The competing fire departments of Williamsport made the situation surrounding the fire worse. The various fire departments competed with each other for the honor of fighting the fire and the money that went with successfully putting the fire out. They competed for access to the hydrants, and even fought one another for the water that was needed to fight the fire, as the fire raged around them and spread over many city blocks.

The exact cause of the fire has never been found. All that is known for sure is that it started in that stable on Black Horse Alley. In the immediate aftermath of the fire many "theories" about the cause of the fire abounded. One theory pointed to disgruntled Confederate sympathizers or infiltrators. The followers of the Southern cause were implicated in setting the fire as vengeance for their loss in the American Civil War which had just ended 6-years prior. Another theory placed the blame on newly arrived European immigrants. These immigrants were cited as possible arsonists because of their religious beliefs. They had remained at home while the "leading citizens" of Williamsport were temporarily out of town attending a revival camp meeting.

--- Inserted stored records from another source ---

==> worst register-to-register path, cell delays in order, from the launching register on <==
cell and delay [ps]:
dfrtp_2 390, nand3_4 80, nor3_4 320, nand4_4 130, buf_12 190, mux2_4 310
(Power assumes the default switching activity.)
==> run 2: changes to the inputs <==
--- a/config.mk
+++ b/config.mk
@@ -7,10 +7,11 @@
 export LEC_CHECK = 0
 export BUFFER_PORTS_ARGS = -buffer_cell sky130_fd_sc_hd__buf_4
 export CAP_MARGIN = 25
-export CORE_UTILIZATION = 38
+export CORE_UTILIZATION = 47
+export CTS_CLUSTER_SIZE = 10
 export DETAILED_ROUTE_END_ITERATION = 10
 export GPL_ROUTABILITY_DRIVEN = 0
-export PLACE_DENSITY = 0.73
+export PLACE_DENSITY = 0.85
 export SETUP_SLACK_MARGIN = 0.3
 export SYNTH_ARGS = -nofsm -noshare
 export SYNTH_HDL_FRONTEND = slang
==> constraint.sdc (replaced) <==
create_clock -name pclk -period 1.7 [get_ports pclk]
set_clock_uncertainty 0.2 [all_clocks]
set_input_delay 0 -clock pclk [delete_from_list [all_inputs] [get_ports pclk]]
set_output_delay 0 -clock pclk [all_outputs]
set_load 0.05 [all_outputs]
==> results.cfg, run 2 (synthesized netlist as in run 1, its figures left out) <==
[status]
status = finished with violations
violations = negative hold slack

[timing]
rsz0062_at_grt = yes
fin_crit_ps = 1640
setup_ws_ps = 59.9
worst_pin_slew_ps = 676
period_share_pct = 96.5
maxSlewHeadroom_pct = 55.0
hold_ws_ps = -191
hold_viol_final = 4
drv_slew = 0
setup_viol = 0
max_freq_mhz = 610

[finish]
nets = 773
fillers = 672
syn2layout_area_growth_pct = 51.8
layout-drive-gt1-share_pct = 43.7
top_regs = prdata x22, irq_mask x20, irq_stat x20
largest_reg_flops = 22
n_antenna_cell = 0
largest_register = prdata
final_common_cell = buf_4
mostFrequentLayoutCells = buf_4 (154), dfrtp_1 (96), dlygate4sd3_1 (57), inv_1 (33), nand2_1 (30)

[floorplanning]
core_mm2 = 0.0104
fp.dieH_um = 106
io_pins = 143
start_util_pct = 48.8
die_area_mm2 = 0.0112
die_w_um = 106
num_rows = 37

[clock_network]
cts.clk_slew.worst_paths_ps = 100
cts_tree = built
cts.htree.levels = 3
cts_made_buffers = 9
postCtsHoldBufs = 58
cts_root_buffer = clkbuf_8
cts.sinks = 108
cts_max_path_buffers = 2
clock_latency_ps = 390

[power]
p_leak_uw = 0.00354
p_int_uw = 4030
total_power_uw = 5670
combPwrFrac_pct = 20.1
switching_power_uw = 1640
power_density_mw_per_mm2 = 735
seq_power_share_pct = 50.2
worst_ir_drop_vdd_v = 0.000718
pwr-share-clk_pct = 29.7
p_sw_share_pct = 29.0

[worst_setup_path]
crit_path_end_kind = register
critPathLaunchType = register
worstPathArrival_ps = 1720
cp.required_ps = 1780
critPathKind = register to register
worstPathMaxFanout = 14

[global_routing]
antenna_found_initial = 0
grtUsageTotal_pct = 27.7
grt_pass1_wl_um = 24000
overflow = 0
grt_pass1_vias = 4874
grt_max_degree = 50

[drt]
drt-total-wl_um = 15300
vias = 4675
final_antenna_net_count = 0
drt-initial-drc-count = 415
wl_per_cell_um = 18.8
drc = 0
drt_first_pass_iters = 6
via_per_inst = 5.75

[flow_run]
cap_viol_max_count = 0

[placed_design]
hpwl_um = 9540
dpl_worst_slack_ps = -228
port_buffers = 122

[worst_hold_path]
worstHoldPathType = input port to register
File: src/lsecb_regs.vh
// constants for the lin status, error, checksum and buffer block
`ifndef LSECB_REGS_VH
`define LSECB_REGS_VH
// command field codes
`define LSECB_CMD_ABORT 3'h0
`define LSECB_CMD_TX_HDR 3'h1
`define LSECB_CMD_RX_RESP 3'h2
`define LSECB_CMD_TX_RESP 3'h3
// error flag positions
`define LSECB_E_BIT 0
`define LSECB_E_CSUM 1
`define LSECB_E_PAR 2
`define LSECB_E_SYNC 3
`define LSECB_E_FRAME 4
`define LSECB_E_TOUT 5
`define LSECB_E_OVR 6
`define LSECB_E_ABORT 7
// completion and error summary flag and enable positions
`define LSECB_F_RXOK 0
`define LSECB_F_TXOK 1
`define LSECB_F_IDOK 2
`define LSECB_F_ERR 3
// lengths, checksum target, special identifier prefix
`define LSECB_LEN_MAX 4'h8
`define LSECB_LEN_ZERO 4'h0
`define LSECB_CSUM_OK 8'hff
`define LSECB_SPECIAL_ID 4'hf
// frame time-out: header bits, bits per byte, 140 percent in tenths
`define LSECB_HDR_BITS 12'h022
`define LSECB_BYTE_BITS 12'h00a
`define LSECB_TO_TENTHS 12'h00e
`define LSECB_TENTHS 12'h00a
`endif

File: src/lsecb_top.v
// lin/uart status flags, error detection, checksum, identifier status and frame buffer
`timescale 1ns/1ps
`include "lsecb_regs.vh"
module lsecb_top #(
    parameter FIFO_DEPTH = 16,
    parameter FIFO_AW = 4
) (
    // clock and reset
    input wire CLK_SYS_IN,
    input wire RST_IN,
    input wire SW_RESET_IN,
    // configuration
    input wire UART_MODE_IN,
    input wire PROTOCOL_OLD_IN,
    input wire TIMEOUT_DISABLE_IN,
    input wire SLAVE_MODE_IN,
    input wire [3:0] IRQ_ENABLE_IN,
    // software commands and writes
    input wire CMD_WR_IN,
    input wire [2:0] CMD_IN,
    input wire BUSY_IN,
    input wire LEN_WR_IN,
    input wire [7:0] LEN_WDATA_IN,
    input wire [3:0] FLAG_CLEAR_IN,
    input wire INDEX_WR_IN,
    input wire [2:0] INDEX_IN,
    input wire INC_DISABLE_N_IN,
    input wire DATA_RD_IN,
    input wire DATA_WR_IN,
    input wire [7:0] DATA_WDATA_IN,
    // events from the link sequencer
    input wire FRAME_START_IN,
    input wire BIT_TICK_IN,
    input wire HDR_DONE_IN,
    input wire [7:0] PID_IN,
    input wire SYNC_TOL_ERR_IN,
    input wire STOP_SAMPLE_IN,
    input wire STOP_LEVEL_IN,
    input wire TX_BIT_CHECK_IN,
    input wire TX_BIT_SENT_IN,
    input wire RX_BIT_IN,
    input wire TX_BYTE_DONE_IN,
    input wire BREAK_SYNC_IN,
    input wire RX_VALID_IN,
    input wire [7:0] RX_BYTE_IN,
    output wire RX_READY_OUT,
    // status and data toward software
    output reg [2:0] COMMAND_OUT,
    output reg [3:0] RX_LENGTH_OUT,
    output reg [3:0] TX_LENGTH_OUT,
    output reg [3:0] FLAGS_OUT,
    output reg [7:0] ERROR_FLAGS_OUT,
    output reg [2:0] FRAME_STATUS_OUT,
    output reg [2:0] INDEX_OUT,
    output reg [7:0] DATA_RDATA_OUT,
    output reg [7:0] TX_DATA_OUT,
    output reg TX_ABORT_OUT,
    output reg IRQ_COMPLETE_OUT,
    output reg IRQ_ERROR_OUT
);
    reg [7:0] frame_buf [0:7];
    reg [7:0] sum_reg;
    reg [3:0] expect_reg;
    reg rx_resp_reg;
    reg tx_resp_reg;
    reg bit_err_pend_reg;
    reg uart_full_reg;
    reg [7:0] uart_rx_reg;
    reg [7:0] uart_tx_reg;
    reg frame_run_reg;
    reg [11:0] bit_cnt_reg;
    reg [7:0] err_set;
    reg [7:0] err_next;
    reg [3:0] ok_set;
    reg [3:0] ok_next;
    wire rst;
    wire fifo_valid;
    wire fifo_ready;
    wire [7:0] fifo_data;
    wire take_byte;
    wire cmd_ok;
    wire lin_err;
    wire data_wr_ok;
    wire [7:0] pid_calc;
    wire [11:0] frame_limit;
    wire [3:0] rx_len_clamp;
    wire [3:0] tx_len_clamp;
    wire [7:0] sum_pid;

    // carry-wrapped eight bit add
    function [7:0] add_wrap;
        input [7:0] a;
        input [7:0] b;
        reg [8:0] s;
        begin
            s = {1'b0, a} + {1'b0, b};
            add_wrap = s[7:0] + {7'h00, s[8]};
        end
    endfunction

    // older protocol length from identifier bits 5:4
    function [3:0] old_len;
        input [1:0] code;
        begin
            case (code)
                2'h2: old_len = 4'h4;
                2'h3: old_len = `LSECB_LEN_MAX;
                default: old_len = 4'h2;
            endcase
        end
    endfunction

    assign rst = RST_IN | SW_RESET_IN;
    // buffer has one write port; software writes stall the fifo drain
    assign fifo_ready = ~data_wr_ok;
    assign take_byte = fifo_valid & fifo_ready;
    assign data_wr_ok = DATA_WR_IN & ~BUSY_IN;
    assign cmd_ok = CMD_WR_IN & ~BUSY_IN;
    assign lin_err = ~UART_MODE_IN & (err_set != 8'h00);
    assign rx_len_clamp = (RX_LENGTH_OUT > `LSECB_LEN_MAX) ? `LSECB_LEN_MAX : RX_LENGTH_OUT;
    assign tx_len_clamp = (TX_LENGTH_OUT > `LSECB_LEN_MAX) ? `LSECB_LEN_MAX : TX_LENGTH_OUT;
    // enhanced start value: identifier included unless older protocol
    assign sum_pid = PROTOCOL_OLD_IN ? 8'h00 : PID_IN;
    // expected parity bits for the received identifier
    assign pid_calc = {~(PID_IN[1] ^ PID_IN[3] ^ PID_IN[4] ^ PID_IN[5]),
                       PID_IN[0] ^ PID_IN[1] ^ PID_IN[2] ^ PID_IN[4], PID_IN[5:0]};
    // maximum frame in bit times: 1.4 * (34 + 10 * (n + 1))
    assign frame_limit = (`LSECB_TO_TENTHS * (`LSECB_HDR_BITS + `LSECB_BYTE_BITS *
                         ({8'h00, expect_reg} + 12'h001))) / `LSECB_TENTHS;

    // received bytes wait here for the frame buffer
    lsecb_fifo #(
        .WIDTH(8),
        .DEPTH(FIFO_DEPTH),
        .AW(FIFO_AW)
    ) u_fifo (
        .clk_in(CLK_SYS_IN),
        .rst_in(rst),
        .in_valid_in(RX_VALID_IN),
        .in_ready_out(RX_READY_OUT),
        .in_data_in(RX_BYTE_IN),
        .out_valid_out(fifo_valid),
        .out_ready_in(fifo_ready),
        .out_data_out(fifo_data)
    );

    // error events of this cycle
    always @*
    begin
        err_set = 8'h00;
        ok_set = 4'h0;
        if (UART_MODE_IN)
        begin
            if (take_byte)
            begin
                ok_set[`LSECB_F_RXOK] = 1'b1;
                err_set[`LSECB_E_OVR] = uart_full_reg & ~(DATA_RD_IN);
            end
            if (TX_BYTE_DONE_IN)
                ok_set[`LSECB_F_TXOK] = 1'b1;
        end
        else
        begin
            if (HDR_DONE_IN)
            begin
                ok_set[`LSECB_F_IDOK] = 1'b1;
                err_set[`LSECB_E_PAR] = (pid_calc != PID_IN);
            end
            if (SYNC_TOL_ERR_IN & SLAVE_MODE_IN)
                err_set[`LSECB_E_SYNC] = 1'b1;
            if (CMD_WR_IN & BUSY_IN)
            begin
                err_set[`LSECB_E_OVR] = (CMD_IN != `LSECB_CMD_ABORT);
                err_set[`LSECB_E_ABORT] = (CMD_IN == `LSECB_CMD_ABORT);
            end
            // bit mismatch posted only when the byte has been serialised
            if (TX_BYTE_DONE_IN & tx_resp_reg)
            begin
                if (bit_err_pend_reg | (TX_BIT_CHECK_IN & (TX_BIT_SENT_IN != RX_BIT_IN)))
                    err_set[`LSECB_E_BIT] = 1'b1;
                else if (RX_LENGTH_OUT >= expect_reg)
                    ok_set[`LSECB_F_TXOK] = 1'b1;
            end
            if (take_byte & rx_resp_reg & (TX_LENGTH_OUT >= expect_reg))
            begin
                if (add_wrap(sum_reg, fifo_data) != `LSECB_CSUM_OK)
                    err_set[`LSECB_E_CSUM] = 1'b1;
                else
                    ok_set[`LSECB_F_RXOK] = 1'b1;
            end
            if (frame_run_reg & ~TIMEOUT_DISABLE_IN & (bit_cnt_reg > frame_limit))
                err_set[`LSECB_E_TOUT] = 1'b1;
            // break in data while a slave answers
            if (BREAK_SYNC_IN & SLAVE_MODE_IN)
            begin
                err_set[`LSECB_E_BIT] = err_set[`LSECB_E_BIT] | tx_resp_reg;
                err_set[`LSECB_E_FRAME] = rx_resp_reg;
            end
        end
        if (STOP_SAMPLE_IN & ~STOP_LEVEL_IN)
            err_set[`LSECB_E_FRAME] = 1'b1;
    end

    // sticky flags: set wins over the write-one clear
    always @*
    begin
        err_next = ERROR_FLAGS_OUT;
        if (FLAG_CLEAR_IN[`LSECB_F_ERR])
            err_next = 8'h00;
        err_next = err_next | err_set;
        ok_next = (FLAGS_OUT & ~FLAG_CLEAR_IN) | ok_set;
        ok_next[`LSECB_F_ERR] = |err_next;
    end

    // flags and interrupt requests
    always @(posedge CLK_SYS_IN)
    begin
        if (rst)
        begin
            ERROR_FLAGS_OUT <= 8'h00;
            FLAGS_OUT <= 4'h0;
            IRQ_COMPLETE_OUT <= 1'b0;
            IRQ_ERROR_OUT <= 1'b0;
        end
        else
        begin
            ERROR_FLAGS_OUT <= err_next;
            FLAGS_OUT <= ok_next;
            IRQ_COMPLETE_OUT <= |(ok_next[2:0] & IRQ_ENABLE_IN[2:0]);
            IRQ_ERROR_OUT <= ok_next[`LSECB_F_ERR] & IRQ_ENABLE_IN[`LSECB_F_ERR];
        end
    end

    // command field, response state, lengths and checksum
    always @(posedge CLK_SYS_IN)
    begin
        if (rst)
        begin
            COMMAND_OUT <= `LSECB_CMD_ABORT;
            RX_LENGTH_OUT <= `LSECB_LEN_ZERO;
            TX_LENGTH_OUT <= `LSECB_LEN_ZERO;
            FRAME_STATUS_OUT <= 3'h0;
            TX_ABORT_OUT <= 1'b0;
            rx_resp_reg <= 1'b0;
            tx_resp_reg <= 1'b0;
            sum_reg <= 8'h00;
            expect_reg <= `LSECB_LEN_MAX;
            bit_err_pend_reg <= 1'b0;
        end
        else
        begin
            TX_ABORT_OUT <= 1'b0;
            if (TX_BIT_CHECK_IN & (TX_BIT_SENT_IN != RX_BIT_IN))
                bit_err_pend_reg <= 1'b1;
            if (TX_BYTE_DONE_IN)
                bit_err_pend_reg <= 1'b0;
            if (CMD_WR_IN & BUSY_IN & (CMD_IN == `LSECB_CMD_ABORT))
                COMMAND_OUT <= `LSECB_CMD_ABORT;
            else if (cmd_ok)
            begin
                COMMAND_OUT <= CMD_IN;
                // checksum seed latched on every accepted command
                sum_reg <= sum_pid;
                if (~UART_MODE_IN & (CMD_IN == `LSECB_CMD_RX_RESP))
                begin
                    rx_resp_reg <= 1'b1;
                    RX_LENGTH_OUT <= rx_len_clamp;
                    expect_reg <= rx_len_clamp;
                    TX_LENGTH_OUT <= `LSECB_LEN_ZERO;
                end
                if (~UART_MODE_IN & (CMD_IN == `LSECB_CMD_TX_RESP))
                begin
                    tx_resp_reg <= 1'b1;
                    TX_LENGTH_OUT <= tx_len_clamp;
                    expect_reg <= tx_len_clamp;
                    RX_LENGTH_OUT <= `LSECB_LEN_ZERO;
                end
            end
            else if (LEN_WR_IN & ~BUSY_IN & ~UART_MODE_IN)
            begin
                RX_LENGTH_OUT <= LEN_WDATA_IN[3:0];
                TX_LENGTH_OUT <= LEN_WDATA_IN[7:4];
            end
            // header end: older protocol takes lengths from the identifier
            if (HDR_DONE_IN & ~UART_MODE_IN)
            begin
                if (PROTOCOL_OLD_IN)
                begin
                    RX_LENGTH_OUT <= old_len(PID_IN[5:4]);
                    TX_LENGTH_OUT <= old_len(PID_IN[5:4]);
                end
                if (PID_IN[5:2] == `LSECB_SPECIAL_ID)
                    FRAME_STATUS_OUT <= {1'b1, PID_IN[1:0]};
                else
                    FRAME_STATUS_OUT <= 3'h0;
            end
            // received data byte in a receive response
            if (take_byte & rx_resp_reg & ~UART_MODE_IN & (TX_LENGTH_OUT < expect_reg))
            begin
                sum_reg <= add_wrap(sum_reg, fifo_data);
                TX_LENGTH_OUT <= TX_LENGTH_OUT + 4'h1;
            end
            // sent data byte in a transmit response
            if (TX_BYTE_DONE_IN & tx_resp_reg & ~bit_err_pend_reg & (RX_LENGTH_OUT < expect_reg))
            begin
                sum_reg <= add_wrap(sum_reg, frame_buf[RX_LENGTH_OUT[2:0]]);
                RX_LENGTH_OUT <= RX_LENGTH_OUT + 4'h1;
            end
            if (ok_set[`LSECB_F_RXOK] | ok_set[`LSECB_F_TXOK])
            begin
                rx_resp_reg <= 1'b0;
                tx_resp_reg <= 1'b0;
            end
            // any lin error or break drops back to idle receive-header
            if (lin_err | (BREAK_SYNC_IN & ~UART_MODE_IN))
            begin
                COMMAND_OUT <= `LSECB_CMD_ABORT;
                rx_resp_reg <= 1'b0;
                tx_resp_reg <= 1'b0;
                TX_ABORT_OUT <= 1'b1;
            end
            if (UART_MODE_IN)
            begin
                RX_LENGTH_OUT <= `LSECB_LEN_ZERO;
                TX_LENGTH_OUT <= `LSECB_LEN_ZERO;
            end
        end
    end

    // next byte to send: data, then the inverted sum
    always @(posedge CLK_SYS_IN)
    begin
        if (rst)
            TX_DATA_OUT <= 8'h00;
        else if (UART_MODE_IN)
            TX_DATA_OUT <= uart_tx_reg;
        else if (RX_LENGTH_OUT < expect_reg)
            TX_DATA_OUT <= frame_buf[RX_LENGTH_OUT[2:0]];
        else
            TX_DATA_OUT <= `LSECB_CSUM_OK - sum_reg;
    end

    // frame time-out counter from the synch field on
    always @(posedge CLK_SYS_IN)
    begin
        if (rst)
        begin
            frame_run_reg <= 1'b0;
            bit_cnt_reg <= 12'h000;
        end
        else if (FRAME_START_IN & ~UART_MODE_IN)
        begin
            frame_run_reg <= 1'b1;
            bit_cnt_reg <= 12'h000;
        end
        else if (lin_err | ok_set[`LSECB_F_RXOK] | ok_set[`LSECB_F_TXOK])
            frame_run_reg <= 1'b0;
        else if (frame_run_reg & BIT_TICK_IN)
            bit_cnt_reg <= bit_cnt_reg + 12'h001;
    end

    // frame buffer, index and uart data holding
    always @(posedge CLK_SYS_IN)
    begin
        if (rst)
        begin
            INDEX_OUT <= 3'h0;
            DATA_RDATA_OUT <= 8'h00;
            uart_full_reg <= 1'b0;
            uart_rx_reg <= 8'h00;
            uart_tx_reg <= 8'h00;
        end
        else
        begin
            if (INDEX_WR_IN)
                INDEX_OUT <= INDEX_IN;
            else if ((DATA_RD_IN | data_wr_ok) & ~INC_DISABLE_N_IN & ~UART_MODE_IN)
                INDEX_OUT <= INDEX_OUT + 3'h1; // wraps 7 to 0
            if (DATA_RD_IN)
                DATA_RDATA_OUT <= UART_MODE_IN ? uart_rx_reg : frame_buf[INDEX_OUT];
            if (data_wr_ok & UART_MODE_IN)
                uart_tx_reg <= DATA_WDATA_IN;
            if (DATA_RD_IN & UART_MODE_IN)
                uart_full_reg <= 1'b0;
            if (take_byte & UART_MODE_IN)
            begin
                uart_rx_reg <= fifo_data;
                uart_full_reg <= 1'b1;
            end
        end
    end

    // buffer writes: software at the index, received byte n at slot n
    always @(posedge CLK_SYS_IN)
    begin
        if (data_wr_ok & ~UART_MODE_IN)
            frame_buf[INDEX_OUT] <= DATA_WDATA_IN;
        else if (take_byte & rx_resp_reg & ~UART_MODE_IN & (TX_LENGTH_OUT < expect_reg))
            frame_buf[TX_LENGTH_OUT[2:0]] <= fifo_data;
    end
endmodule // lsecb_top

File: src/lsecb_fifo.v
// parameterised fifo carrying received bytes toward the frame buffer
`timescale 1ns/1ps
module lsecb_fifo #(
    parameter WIDTH = 8,
    parameter DEPTH = 16,
    parameter AW = 4
) (
    // clock and reset
    input wire clk_in,
    input wire rst_in,
    // filling side
    input wire in_valid_in,
    output reg in_ready_out,
    input wire [WIDTH-1:0] in_data_in,
    // draining side
    output wire out_valid_out,
    input wire out_ready_in,
    output wire [WIDTH-1:0] out_data_out
);
    reg [WIDTH-1:0] mem [0:DEPTH-1];
    reg [AW-1:0] wr_ptr_reg;
    reg [AW-1:0] rd_ptr_reg;
    reg [AW:0] count_reg;
    reg [AW:0] count_next;
    wire push;
    wire pop;

    // handshakes on both sides
    assign push = in_valid_in & in_ready_out;
    assign pop = out_valid_out & out_ready_in;
    assign out_valid_out = (count_reg != {(AW+1){1'b0}});
    assign out_data_out = mem[rd_ptr_reg];

    // occupancy after this cycle
    always @*
    begin
        count_next = count_reg;
        if (push & ~pop)
            count_next = count_reg + {{AW{1'b0}}, 1'b1};
        else if (pop & ~push)
            count_next = count_reg - {{AW{1'b0}}, 1'b1};
    end

    // pointers, count and registered ready
    always @(posedge clk_in)
    begin
        if (rst_in)
        begin
            wr_ptr_reg <= {AW{1'b0}};
            rd_ptr_reg <= {AW{1'b0}};
            count_reg <= {(AW+1){1'b0}};
            in_ready_out <= 1'b0;
        end
        else
        begin
            if (push)
                wr_ptr_reg <= (wr_ptr_reg == DEPTH - 1) ? {AW{1'b0}} : wr_ptr_reg + {{(AW-1){1'b0}}, 1'b1};
            if (pop)
                rd_ptr_reg <= (rd_ptr_reg == DEPTH - 1) ? {AW{1'b0}} : rd_ptr_reg + {{(AW-1){1'b0}}, 1'b1};
            count_reg <= count_next;
            in_ready_out <= (count_next < DEPTH); // honest full
        end
    end

    // storage
    always @(posedge clk_in)
    begin
        if (push)
            mem[wr_ptr_reg] <= in_data_in;
    end
endmodule // lsecb_fifo

File: config.mk
export PLATFORM = sky130hd
export DESIGN_NAME = lsecb_top
export DESIGN_NICKNAME = d
export VERILOG_FILES = /design/src/lsecb_top.v /design/src/lsecb_fifo.v
export VERILOG_INCLUDE_DIRS = /design/src /design/src/src
export SDC_FILE = /design/constraint.sdc
export NUM_CORES = 1
export LEC_CHECK = 0
export BUFFER_PORTS_ARGS = -buffer_cell sky130_fd_sc_hd__buf_2
export CORE_AREA = 2 2 306 187
export CTS_CLUSTER_DIAMETER = 80
export CTS_CLUSTER_SIZE = 30
export DETAILED_ROUTE_END_ITERATION = 10
export DIE_AREA = 0 0 308 189
export PLACE_DENSITY = 0.49
export SYNTH_ARGS = -nofsm -noshare
export SYNTH_HDL_FRONTEND = slang
export SYNTH_HIERARCHICAL = 1
export SYNTH_SLANG_ARGS = --single-unit
File: constraint.sdc
create_clock -name CLK_SYS_IN -period 14.1 [get_ports CLK_SYS_IN]
set_clock_uncertainty 0.1 [all_clocks]
set_input_delay 0.705 -clock CLK_SYS_IN [delete_from_list [all_inputs] [get_ports CLK_SYS_IN]]
set_output_delay 0.705 -clock CLK_SYS_IN [all_outputs]
set_load 0.05 [all_outputs]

The Great Fire of 1871 was far from the last fire to destroy parts of downtown Williamsport, but it was the most devastating and controversial. The fire destroyed many historical landmarks and exposed a bias towards newly arrived European migrants that was fairly common throughout the United States during the Industrial Revolution.

==Little League Baseball==

Carl Stotz, a resident of Williamsport, Pennsylvania, founded Little League Baseball in 1939. He began experimenting with his idea in the summer of 1938 when he gathered his nephews, Jimmy and Major Gehron and their neighborhood friends. They tried different field dimensions over the course of the summer and played several informal games. The following summer Stotz felt that he was ready to establish what became Little League Baseball. The first league in Williamsport had just three teams, each sponsored by a different business. The first teams, Jumbo Pretzel, Lycoming Dairy and Lundy Lumber were managed by Carl Stotz and two of his friends George and Bert Bebble. The men joined by their wives and another couple formed the first ever Little League Board of Directors. Stotz's dream of establishing a baseball league for boys to teach fair play and teamwork had come true.

The first Little League game took place on June 6, 1939. Lundy Lumber defeated Lycoming Dairy 23–8. Lycoming Dairy came back to claim the league championship. They, the first half season champions, defeated Lundy Lumber the second half champs in a best of three season ending series. The following year, a second league was formed in Williamsport, and from there Little League Baseball grew from three teams in a small Pennsylvania town to an international organization of nearly 200,000 teams in every U.S. State and over 80 countries all around the world.

==Historic buildings==
The Peter Herdic House, Hart Building, Millionaire's Row Historic District, City Hall, Williamsport Armory, and Old City Hall are listed on the National Register of Historic Places.